$ cat src/rtl/apuf_eval_ctrl.sv
// Evaluation sequencer for the adder arbiter PUF: holds a challenge, fires the race
// pulse NUM_EVAL times and returns a per-bit majority vote plus an instability mask.

module apuf_vote_lane #(
    parameter int NUM_EVAL = 5,
    parameter int ONES_W   = 3
) (
    input  logic clk,
    input  logic rst_n,
    input  logic clr,
    input  logic smp,
    input  logic bit_in,
    output logic vote,
    output logic unstable
);
    logic [ONES_W-1:0] ones;
    logic [ONES_W-1:0] ones_nxt;

    // Vote is taken on the count including the firing being sampled this edge.
    assign ones_nxt = ones + ONES_W'(bit_in);
    assign vote     = ones_nxt > ONES_W'(NUM_EVAL / 2);
    assign unstable = (ones_nxt != '0) && (ones_nxt != ONES_W'(NUM_EVAL));

    always_ff @(posedge clk) begin
        if (!rst_n)   ones <= '0;
        else if (clr) ones <= '0;
        else if (smp) ones <= ones_nxt;
    end
endmodule
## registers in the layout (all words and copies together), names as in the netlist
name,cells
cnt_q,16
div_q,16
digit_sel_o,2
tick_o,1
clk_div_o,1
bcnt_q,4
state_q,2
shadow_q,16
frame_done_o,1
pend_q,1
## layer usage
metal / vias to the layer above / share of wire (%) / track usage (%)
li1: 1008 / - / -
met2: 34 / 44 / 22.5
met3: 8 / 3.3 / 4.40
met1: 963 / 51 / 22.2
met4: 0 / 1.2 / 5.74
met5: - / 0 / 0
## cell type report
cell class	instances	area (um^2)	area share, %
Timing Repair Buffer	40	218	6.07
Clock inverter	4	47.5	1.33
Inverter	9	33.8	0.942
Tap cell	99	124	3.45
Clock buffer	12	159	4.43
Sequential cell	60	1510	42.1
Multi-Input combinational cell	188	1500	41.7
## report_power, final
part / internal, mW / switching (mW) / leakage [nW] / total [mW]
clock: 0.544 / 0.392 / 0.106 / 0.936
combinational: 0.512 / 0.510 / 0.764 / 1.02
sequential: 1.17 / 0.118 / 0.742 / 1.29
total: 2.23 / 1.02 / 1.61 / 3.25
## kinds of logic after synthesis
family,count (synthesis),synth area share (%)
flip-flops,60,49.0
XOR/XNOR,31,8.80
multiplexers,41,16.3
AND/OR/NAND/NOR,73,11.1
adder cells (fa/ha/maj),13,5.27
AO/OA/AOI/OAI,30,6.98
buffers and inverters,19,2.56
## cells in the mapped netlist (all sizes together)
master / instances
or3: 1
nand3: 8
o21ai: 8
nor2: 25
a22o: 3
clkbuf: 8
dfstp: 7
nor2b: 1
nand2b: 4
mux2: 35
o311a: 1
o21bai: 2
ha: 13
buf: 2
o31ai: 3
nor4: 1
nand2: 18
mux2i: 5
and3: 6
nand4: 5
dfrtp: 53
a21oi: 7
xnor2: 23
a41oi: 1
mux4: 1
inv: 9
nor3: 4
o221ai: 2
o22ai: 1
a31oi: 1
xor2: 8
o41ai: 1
<file path="config.mk">
export PLATFORM = sky130hd
export DESIGN_NAME = dfi_lp_req_seq_flat
export DESIGN_NICKNAME = d
export VERILOG_FILES = /design/src/rtl/dfi_lp_pkg.sv /design/src/rtl/dfi_lp_req_seq_if.sv /design/src/rtl/dfi_lp_chan_fsm.sv /design/src/rtl/dfi_lp_req_seq.sv /design/src/flat_wrapper.sv
export SDC_FILE = /design/constraint.sdc
export NUM_CORES = 1
export LEC_CHECK = 0
export ABC_CLOCK_PERIOD_IN_PS = 4600
export CORE_MARGIN = 1.5
export CORE_UTILIZATION = 57
export CTS_BUF_LIST = sky130_fd_sc_hd__clkbuf_8
export CTS_CLUSTER_SIZE = 25
export DETAILED_ROUTE_END_ITERATION = 8
export GPL_TIMING_DRIVEN = 1
export PLACE_DENSITY_LB_ADDON = 0.1
export SLEW_MARGIN = 20
export SYNTH_ARGS = -nofsm -noshare
export SYNTH_HDL_FRONTEND = slang
export SYNTH_SLANG_ARGS = --single-unit
</file>
<file path="constraint.sdc">
create_clock -name clock -period 4.6 [get_ports clock]
set_input_delay 1.38 -clock clock [delete_from_list [all_inputs] [get_ports clock]]
set_output_delay 1.38 -clock clock [all_outputs]
set_load 0.005 [all_outputs]
</file>
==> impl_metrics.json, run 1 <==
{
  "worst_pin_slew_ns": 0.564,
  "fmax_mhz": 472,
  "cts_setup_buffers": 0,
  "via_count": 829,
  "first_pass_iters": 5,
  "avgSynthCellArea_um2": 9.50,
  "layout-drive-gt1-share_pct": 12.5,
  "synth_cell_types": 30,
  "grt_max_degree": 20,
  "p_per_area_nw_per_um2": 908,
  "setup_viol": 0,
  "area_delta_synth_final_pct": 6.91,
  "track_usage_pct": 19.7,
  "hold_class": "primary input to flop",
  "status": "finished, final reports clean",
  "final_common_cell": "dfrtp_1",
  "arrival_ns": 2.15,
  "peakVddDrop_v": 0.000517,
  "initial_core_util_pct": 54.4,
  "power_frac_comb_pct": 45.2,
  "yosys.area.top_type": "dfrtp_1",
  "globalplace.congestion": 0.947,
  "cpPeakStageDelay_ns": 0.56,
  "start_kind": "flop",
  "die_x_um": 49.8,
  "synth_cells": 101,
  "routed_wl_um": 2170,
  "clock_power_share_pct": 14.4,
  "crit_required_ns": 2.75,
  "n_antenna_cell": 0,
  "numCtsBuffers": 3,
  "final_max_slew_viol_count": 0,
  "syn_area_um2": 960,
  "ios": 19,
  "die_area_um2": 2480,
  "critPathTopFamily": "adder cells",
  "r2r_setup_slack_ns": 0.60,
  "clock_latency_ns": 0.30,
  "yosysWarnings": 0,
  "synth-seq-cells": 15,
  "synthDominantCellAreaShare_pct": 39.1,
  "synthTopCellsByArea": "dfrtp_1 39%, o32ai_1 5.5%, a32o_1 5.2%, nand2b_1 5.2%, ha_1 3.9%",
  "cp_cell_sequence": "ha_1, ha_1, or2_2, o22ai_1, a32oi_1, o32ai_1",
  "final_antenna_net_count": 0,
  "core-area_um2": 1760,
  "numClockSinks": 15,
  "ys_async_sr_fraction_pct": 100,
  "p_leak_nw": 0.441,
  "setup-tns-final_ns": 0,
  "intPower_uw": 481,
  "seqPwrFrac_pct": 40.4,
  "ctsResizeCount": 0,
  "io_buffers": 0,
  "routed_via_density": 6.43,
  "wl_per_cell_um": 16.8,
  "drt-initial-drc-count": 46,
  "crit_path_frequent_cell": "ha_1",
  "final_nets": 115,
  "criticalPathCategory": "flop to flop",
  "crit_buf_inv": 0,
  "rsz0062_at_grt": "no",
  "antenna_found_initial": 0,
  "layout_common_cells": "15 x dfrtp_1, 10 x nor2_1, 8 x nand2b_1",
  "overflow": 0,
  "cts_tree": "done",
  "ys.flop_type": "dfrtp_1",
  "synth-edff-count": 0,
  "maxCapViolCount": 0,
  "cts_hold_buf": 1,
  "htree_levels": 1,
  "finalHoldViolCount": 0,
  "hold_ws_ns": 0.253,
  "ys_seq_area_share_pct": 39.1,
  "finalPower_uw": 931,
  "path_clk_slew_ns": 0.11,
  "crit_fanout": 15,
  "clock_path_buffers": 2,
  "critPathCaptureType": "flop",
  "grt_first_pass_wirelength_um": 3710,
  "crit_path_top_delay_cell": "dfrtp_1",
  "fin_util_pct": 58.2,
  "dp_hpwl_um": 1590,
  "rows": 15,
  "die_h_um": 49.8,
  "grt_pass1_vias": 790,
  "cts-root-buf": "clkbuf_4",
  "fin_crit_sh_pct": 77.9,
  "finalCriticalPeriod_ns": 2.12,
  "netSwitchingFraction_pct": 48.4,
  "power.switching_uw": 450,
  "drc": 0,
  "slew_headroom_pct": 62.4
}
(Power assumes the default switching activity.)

+-------+

Try it
What do the lines above say from the one containing "clk_div_o,1" down to the one containing "## report_power, final"? Return them exactly, both end lines included, and only them.

Output of the task
clk_div_o,1
bcnt_q,4
state_q,2
shadow_q,16
frame_done_o,1
pend_q,1
## layer usage
metal / vias to the layer above / share of wire (%) / track usage (%)
li1: 1008 / - / -
met2: 34 / 44 / 22.5
met3: 8 / 3.3 / 4.40
met1: 963 / 51 / 22.2
met4: 0 / 1.2 / 5.74
met5: - / 0 / 0
## cell type report
cell class	instances	area (um^2)	area share, %
Timing Repair Buffer	40	218	6.07
Clock inverter	4	47.5	1.33
Inverter	9	33.8	0.942
Tap cell	99	124	3.45
Clock buffer	12	159	4.43
Sequential cell	60	1510	42.1
Multi-Input combinational cell	188	1500	41.7
## report_power, final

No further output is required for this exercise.